▸ WHAT THE EXERCISE ASKS:
Where the string "optimizing" appears in a line of the data, show that line.

▸ RECORDS FOR PROCESSING:
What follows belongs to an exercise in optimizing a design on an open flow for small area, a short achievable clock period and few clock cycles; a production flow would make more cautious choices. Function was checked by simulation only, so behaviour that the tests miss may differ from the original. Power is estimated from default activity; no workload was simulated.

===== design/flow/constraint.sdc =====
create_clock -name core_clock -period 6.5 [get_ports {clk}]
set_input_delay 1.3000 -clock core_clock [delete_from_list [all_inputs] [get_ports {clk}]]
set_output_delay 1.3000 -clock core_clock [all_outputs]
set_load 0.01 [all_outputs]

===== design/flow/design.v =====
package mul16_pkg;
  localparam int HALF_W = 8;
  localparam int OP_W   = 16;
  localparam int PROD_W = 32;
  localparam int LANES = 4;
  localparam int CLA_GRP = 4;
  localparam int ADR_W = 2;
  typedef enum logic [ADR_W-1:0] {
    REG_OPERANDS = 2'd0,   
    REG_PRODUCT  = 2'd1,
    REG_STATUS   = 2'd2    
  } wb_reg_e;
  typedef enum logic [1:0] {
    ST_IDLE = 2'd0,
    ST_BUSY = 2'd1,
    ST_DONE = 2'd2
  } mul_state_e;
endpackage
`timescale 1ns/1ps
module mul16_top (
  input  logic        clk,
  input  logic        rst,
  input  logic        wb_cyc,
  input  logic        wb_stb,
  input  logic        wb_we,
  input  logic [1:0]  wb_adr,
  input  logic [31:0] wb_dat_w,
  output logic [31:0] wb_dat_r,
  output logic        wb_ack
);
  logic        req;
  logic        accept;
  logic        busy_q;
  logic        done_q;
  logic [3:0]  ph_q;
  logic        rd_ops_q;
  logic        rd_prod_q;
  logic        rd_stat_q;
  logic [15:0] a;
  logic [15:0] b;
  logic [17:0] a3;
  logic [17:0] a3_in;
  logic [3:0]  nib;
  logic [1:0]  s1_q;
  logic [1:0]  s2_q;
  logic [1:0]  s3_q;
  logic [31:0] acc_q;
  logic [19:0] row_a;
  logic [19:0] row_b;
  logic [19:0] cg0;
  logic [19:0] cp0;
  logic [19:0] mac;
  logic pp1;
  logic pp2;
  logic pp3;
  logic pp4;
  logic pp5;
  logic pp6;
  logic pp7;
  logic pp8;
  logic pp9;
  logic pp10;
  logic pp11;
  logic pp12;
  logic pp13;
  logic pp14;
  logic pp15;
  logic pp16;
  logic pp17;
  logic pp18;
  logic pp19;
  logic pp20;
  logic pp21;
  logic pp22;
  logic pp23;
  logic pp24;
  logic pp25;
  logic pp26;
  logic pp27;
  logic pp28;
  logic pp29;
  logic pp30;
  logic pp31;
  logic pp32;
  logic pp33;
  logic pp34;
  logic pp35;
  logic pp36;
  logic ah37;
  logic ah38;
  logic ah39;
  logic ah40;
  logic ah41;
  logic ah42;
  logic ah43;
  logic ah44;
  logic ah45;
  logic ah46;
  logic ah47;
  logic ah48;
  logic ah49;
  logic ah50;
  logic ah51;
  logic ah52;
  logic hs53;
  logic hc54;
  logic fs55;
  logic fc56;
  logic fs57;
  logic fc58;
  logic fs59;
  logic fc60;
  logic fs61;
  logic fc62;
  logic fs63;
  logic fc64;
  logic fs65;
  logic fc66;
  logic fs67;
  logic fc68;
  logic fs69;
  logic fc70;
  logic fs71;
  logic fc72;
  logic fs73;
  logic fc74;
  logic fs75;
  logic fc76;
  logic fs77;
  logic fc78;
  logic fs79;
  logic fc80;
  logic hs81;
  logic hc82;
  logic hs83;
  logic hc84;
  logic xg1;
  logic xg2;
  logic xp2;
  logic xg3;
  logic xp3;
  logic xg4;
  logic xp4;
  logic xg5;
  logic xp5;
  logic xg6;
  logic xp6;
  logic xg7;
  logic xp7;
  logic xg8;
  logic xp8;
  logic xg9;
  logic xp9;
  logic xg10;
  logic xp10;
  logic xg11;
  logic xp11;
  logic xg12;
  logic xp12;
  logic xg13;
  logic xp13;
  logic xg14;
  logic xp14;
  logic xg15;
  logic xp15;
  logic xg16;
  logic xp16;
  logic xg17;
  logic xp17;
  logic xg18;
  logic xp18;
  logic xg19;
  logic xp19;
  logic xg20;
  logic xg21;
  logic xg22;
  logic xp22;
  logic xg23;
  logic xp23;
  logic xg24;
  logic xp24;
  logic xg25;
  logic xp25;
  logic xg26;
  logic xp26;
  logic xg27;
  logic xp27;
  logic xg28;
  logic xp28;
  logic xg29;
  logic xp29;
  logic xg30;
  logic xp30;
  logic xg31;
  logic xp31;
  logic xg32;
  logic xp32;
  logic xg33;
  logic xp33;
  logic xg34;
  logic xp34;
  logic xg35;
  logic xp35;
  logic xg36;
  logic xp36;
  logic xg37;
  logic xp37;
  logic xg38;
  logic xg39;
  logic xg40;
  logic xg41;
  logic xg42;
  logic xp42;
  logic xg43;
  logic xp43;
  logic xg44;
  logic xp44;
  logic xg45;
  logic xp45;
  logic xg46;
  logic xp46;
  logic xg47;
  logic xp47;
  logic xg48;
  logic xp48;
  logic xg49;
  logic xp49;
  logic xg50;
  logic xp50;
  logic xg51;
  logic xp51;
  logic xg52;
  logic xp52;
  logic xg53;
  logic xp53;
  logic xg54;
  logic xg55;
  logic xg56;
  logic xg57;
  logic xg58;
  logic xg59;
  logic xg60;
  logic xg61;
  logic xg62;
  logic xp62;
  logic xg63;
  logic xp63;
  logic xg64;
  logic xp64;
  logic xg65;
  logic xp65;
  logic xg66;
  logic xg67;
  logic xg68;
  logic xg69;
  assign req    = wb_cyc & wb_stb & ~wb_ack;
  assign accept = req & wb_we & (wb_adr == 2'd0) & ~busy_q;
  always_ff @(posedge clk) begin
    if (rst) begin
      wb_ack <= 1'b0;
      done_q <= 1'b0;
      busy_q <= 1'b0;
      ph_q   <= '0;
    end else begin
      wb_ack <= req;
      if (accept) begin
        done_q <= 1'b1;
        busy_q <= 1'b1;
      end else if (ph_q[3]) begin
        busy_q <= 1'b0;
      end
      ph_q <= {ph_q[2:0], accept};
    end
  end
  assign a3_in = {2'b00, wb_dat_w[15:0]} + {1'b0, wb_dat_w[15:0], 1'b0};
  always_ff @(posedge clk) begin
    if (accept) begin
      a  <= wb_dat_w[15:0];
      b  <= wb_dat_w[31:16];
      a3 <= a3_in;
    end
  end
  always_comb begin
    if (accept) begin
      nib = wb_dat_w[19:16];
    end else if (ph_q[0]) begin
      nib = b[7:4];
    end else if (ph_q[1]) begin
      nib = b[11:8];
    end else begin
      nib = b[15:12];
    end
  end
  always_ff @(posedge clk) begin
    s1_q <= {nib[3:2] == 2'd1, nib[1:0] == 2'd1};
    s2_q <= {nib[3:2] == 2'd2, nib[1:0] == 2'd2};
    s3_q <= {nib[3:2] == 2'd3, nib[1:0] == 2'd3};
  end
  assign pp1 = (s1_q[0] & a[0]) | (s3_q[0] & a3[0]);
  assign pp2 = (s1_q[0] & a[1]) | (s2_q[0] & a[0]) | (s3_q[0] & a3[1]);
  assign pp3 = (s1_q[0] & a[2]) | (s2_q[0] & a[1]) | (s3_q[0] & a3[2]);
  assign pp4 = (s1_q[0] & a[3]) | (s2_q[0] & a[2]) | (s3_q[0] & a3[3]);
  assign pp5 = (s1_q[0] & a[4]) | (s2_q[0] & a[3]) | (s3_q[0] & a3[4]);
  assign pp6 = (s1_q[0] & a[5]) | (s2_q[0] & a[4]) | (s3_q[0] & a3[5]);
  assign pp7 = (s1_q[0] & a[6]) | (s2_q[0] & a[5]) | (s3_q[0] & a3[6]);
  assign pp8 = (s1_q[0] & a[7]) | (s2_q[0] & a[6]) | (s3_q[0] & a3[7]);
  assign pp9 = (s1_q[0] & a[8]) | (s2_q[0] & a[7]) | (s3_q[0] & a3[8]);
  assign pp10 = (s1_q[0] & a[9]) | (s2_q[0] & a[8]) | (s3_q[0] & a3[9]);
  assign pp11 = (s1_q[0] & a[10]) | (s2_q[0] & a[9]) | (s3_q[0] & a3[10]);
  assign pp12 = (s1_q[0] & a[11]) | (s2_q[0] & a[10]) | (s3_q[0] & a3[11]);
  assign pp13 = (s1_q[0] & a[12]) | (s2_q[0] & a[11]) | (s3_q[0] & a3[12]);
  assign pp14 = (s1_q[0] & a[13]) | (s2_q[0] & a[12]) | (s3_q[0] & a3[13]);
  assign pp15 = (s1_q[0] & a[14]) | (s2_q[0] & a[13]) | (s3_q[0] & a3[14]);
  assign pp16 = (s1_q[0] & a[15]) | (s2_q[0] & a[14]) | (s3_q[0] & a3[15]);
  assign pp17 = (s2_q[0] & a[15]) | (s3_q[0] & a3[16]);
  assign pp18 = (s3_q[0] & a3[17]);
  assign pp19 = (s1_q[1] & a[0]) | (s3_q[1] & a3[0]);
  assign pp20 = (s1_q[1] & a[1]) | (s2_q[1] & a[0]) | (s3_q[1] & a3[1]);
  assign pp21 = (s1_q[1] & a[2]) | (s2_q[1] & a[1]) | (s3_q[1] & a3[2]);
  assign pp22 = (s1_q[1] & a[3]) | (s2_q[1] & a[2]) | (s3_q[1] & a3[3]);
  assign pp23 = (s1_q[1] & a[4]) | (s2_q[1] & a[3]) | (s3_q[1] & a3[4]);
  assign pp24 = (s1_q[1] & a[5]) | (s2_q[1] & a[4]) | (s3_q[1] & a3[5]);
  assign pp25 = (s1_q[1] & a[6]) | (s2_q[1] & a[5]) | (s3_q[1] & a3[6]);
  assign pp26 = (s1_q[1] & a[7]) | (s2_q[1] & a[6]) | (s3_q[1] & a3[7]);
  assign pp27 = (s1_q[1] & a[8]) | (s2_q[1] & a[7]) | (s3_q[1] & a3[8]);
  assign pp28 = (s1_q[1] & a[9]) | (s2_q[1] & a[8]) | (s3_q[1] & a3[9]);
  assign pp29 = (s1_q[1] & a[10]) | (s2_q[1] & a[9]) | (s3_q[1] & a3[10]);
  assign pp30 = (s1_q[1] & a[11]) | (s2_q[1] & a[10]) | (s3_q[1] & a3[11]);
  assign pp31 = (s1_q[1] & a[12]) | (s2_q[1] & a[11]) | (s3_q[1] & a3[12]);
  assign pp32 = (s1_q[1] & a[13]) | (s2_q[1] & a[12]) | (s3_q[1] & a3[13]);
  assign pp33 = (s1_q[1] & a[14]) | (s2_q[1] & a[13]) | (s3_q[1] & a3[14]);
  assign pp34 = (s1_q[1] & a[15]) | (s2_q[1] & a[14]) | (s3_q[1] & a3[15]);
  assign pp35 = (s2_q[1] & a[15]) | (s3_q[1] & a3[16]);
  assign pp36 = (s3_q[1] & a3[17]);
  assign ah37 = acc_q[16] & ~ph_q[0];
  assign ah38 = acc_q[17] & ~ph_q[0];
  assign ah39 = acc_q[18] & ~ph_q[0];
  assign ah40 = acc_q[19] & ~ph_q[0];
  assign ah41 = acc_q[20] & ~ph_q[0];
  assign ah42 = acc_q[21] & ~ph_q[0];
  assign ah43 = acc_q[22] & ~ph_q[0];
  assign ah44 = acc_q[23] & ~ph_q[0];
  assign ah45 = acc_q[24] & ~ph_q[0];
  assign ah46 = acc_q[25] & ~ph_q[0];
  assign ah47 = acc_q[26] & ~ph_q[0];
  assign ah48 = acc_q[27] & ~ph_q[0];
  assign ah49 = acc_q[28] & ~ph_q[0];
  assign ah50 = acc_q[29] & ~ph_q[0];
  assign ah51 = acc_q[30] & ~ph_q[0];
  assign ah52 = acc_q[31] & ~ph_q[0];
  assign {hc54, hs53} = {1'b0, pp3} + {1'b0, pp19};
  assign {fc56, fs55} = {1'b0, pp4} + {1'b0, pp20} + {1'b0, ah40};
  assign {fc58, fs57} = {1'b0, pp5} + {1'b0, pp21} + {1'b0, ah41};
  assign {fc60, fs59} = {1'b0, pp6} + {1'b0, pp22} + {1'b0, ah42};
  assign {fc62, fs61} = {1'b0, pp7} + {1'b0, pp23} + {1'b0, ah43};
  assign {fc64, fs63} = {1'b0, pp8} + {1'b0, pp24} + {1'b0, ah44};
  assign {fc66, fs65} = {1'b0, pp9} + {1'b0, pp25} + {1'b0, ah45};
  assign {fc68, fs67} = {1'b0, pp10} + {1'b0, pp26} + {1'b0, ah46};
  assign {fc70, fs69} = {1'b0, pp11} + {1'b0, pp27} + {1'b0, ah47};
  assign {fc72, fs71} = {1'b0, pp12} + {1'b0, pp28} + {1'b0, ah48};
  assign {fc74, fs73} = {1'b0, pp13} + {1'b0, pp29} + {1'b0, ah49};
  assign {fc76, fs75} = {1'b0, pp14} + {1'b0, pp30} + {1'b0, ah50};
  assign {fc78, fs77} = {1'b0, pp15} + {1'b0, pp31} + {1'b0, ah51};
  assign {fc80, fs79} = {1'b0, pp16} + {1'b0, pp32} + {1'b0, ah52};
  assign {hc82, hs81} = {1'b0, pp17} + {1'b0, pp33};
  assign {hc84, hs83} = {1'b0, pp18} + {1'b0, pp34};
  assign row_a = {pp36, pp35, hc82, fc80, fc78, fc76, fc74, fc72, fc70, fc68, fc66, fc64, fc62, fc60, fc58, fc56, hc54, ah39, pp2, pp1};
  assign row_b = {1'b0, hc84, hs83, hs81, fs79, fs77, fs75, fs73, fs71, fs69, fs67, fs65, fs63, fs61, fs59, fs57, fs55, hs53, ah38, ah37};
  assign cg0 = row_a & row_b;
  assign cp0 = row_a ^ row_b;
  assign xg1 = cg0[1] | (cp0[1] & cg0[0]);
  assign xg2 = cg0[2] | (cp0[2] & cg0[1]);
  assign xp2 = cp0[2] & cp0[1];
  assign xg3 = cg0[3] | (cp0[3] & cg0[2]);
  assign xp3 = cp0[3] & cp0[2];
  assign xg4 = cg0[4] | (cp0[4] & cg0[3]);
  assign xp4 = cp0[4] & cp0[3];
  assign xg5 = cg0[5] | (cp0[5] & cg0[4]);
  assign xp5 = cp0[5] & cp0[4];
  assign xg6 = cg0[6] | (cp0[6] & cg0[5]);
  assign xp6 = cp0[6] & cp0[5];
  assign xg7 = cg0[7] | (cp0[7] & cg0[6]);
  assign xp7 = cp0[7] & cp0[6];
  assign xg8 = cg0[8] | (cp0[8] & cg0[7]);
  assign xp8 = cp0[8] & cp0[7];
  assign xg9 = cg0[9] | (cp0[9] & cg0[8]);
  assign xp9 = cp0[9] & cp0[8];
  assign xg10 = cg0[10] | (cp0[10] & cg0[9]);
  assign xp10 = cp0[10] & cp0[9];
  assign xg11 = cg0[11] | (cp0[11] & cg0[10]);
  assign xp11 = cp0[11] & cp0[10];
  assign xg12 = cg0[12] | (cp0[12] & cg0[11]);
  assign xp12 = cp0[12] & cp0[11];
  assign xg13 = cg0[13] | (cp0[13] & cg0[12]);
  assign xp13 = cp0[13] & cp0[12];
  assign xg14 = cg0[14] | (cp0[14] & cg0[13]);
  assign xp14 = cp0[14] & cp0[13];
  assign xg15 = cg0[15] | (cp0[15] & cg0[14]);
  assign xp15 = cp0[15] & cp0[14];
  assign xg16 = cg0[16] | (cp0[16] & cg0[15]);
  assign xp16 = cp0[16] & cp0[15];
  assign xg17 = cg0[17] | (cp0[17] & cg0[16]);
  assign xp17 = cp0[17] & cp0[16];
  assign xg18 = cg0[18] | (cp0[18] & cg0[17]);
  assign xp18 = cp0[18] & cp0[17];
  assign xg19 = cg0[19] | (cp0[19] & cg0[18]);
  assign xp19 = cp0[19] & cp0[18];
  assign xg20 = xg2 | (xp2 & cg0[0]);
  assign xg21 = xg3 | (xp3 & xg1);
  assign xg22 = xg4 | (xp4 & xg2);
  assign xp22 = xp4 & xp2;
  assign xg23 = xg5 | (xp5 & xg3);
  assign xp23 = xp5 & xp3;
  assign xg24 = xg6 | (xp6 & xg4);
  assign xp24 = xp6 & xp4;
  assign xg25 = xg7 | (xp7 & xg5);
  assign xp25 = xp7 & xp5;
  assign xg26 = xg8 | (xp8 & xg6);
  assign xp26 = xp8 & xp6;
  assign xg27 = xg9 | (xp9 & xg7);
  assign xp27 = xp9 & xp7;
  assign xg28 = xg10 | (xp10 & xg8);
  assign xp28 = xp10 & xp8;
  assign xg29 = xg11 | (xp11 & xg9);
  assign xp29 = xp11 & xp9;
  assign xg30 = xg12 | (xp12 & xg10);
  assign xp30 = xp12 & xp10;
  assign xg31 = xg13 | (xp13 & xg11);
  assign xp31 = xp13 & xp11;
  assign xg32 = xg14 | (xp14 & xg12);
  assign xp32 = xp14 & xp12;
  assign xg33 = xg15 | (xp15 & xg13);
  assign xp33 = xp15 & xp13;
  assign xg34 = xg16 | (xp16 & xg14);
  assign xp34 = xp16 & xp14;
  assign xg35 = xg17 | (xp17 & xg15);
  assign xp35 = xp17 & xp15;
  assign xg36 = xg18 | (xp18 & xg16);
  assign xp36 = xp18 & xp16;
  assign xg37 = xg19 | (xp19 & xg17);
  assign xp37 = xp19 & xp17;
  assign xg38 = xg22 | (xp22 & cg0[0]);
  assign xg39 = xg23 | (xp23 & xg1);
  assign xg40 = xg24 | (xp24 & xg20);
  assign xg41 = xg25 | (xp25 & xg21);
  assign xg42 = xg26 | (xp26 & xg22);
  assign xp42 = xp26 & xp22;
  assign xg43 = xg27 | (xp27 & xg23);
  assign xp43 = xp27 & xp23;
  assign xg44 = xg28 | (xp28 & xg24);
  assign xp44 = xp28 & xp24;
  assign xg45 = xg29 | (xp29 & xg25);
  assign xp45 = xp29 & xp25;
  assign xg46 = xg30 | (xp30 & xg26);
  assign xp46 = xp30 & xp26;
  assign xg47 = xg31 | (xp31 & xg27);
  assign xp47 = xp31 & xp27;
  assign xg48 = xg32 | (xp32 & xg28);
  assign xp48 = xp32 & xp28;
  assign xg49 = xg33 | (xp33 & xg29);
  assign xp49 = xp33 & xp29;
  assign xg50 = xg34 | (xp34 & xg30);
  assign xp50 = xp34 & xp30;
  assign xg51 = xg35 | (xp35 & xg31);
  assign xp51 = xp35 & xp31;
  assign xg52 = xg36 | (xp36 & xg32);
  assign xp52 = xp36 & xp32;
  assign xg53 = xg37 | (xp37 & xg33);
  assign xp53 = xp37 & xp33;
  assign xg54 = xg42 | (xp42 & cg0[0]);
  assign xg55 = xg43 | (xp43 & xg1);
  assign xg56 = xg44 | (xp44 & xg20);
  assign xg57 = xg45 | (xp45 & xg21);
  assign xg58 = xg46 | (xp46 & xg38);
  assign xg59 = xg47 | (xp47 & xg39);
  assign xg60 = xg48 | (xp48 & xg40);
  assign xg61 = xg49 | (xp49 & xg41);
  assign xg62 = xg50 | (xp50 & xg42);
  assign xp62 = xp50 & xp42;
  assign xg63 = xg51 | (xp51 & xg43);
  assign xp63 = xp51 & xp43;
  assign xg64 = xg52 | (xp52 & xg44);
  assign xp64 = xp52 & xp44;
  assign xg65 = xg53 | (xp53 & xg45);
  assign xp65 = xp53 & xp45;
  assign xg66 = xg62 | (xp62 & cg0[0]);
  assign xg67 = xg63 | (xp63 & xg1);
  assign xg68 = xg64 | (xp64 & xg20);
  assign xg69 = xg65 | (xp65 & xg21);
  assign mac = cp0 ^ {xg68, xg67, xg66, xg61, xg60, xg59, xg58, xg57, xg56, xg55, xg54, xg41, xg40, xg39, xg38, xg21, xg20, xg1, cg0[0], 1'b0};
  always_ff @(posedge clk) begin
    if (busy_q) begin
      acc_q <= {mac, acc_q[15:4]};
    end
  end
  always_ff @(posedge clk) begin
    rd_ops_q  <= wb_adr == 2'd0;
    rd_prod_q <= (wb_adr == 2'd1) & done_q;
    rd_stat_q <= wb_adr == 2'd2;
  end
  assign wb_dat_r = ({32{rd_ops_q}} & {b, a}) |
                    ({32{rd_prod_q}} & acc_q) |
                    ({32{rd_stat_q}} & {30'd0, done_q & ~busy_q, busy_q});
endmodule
...
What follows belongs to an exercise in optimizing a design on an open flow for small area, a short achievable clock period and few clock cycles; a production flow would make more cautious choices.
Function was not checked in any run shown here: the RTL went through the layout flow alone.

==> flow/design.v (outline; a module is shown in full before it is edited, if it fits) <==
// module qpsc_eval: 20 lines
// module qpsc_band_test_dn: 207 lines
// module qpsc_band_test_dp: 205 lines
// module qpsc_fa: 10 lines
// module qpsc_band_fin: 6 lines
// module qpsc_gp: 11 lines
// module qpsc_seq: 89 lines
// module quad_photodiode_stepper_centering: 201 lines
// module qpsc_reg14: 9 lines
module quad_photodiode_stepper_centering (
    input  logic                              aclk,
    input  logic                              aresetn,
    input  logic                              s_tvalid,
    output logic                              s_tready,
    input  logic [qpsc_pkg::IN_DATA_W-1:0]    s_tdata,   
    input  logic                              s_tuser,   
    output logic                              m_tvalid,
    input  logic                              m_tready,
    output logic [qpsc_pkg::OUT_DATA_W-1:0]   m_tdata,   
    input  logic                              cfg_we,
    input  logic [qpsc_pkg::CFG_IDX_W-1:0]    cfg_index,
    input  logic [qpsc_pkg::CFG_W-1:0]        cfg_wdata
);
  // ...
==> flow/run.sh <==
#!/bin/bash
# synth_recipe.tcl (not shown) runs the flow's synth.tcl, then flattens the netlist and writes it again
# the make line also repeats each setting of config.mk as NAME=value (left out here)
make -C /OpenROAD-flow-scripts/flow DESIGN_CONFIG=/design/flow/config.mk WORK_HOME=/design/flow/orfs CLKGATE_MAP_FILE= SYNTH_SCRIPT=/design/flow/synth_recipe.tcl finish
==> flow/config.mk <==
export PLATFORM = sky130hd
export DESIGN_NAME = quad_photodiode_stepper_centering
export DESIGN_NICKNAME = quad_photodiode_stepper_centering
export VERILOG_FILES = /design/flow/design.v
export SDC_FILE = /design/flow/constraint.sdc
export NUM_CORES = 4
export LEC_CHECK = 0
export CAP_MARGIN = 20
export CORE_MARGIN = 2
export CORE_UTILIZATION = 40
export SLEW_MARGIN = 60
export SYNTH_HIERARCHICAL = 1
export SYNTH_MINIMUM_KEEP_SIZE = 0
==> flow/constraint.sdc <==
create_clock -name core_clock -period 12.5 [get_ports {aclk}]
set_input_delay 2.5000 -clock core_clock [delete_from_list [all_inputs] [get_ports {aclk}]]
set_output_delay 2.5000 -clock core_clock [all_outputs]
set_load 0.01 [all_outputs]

▸ COMPLETED TASK:
What follows belongs to an exercise in optimizing a design on an open flow for small area, a short achievable clock period and few clock cycles; a production flow would make more cautious choices. Function was checked by simulation only, so behaviour that the tests miss may differ from the original. Power is estimated from default activity; no workload was simulated.
What follows belongs to an exercise in optimizing a design on an open flow for small area, a short achievable clock period and few clock cycles; a production flow would make more cautious choices.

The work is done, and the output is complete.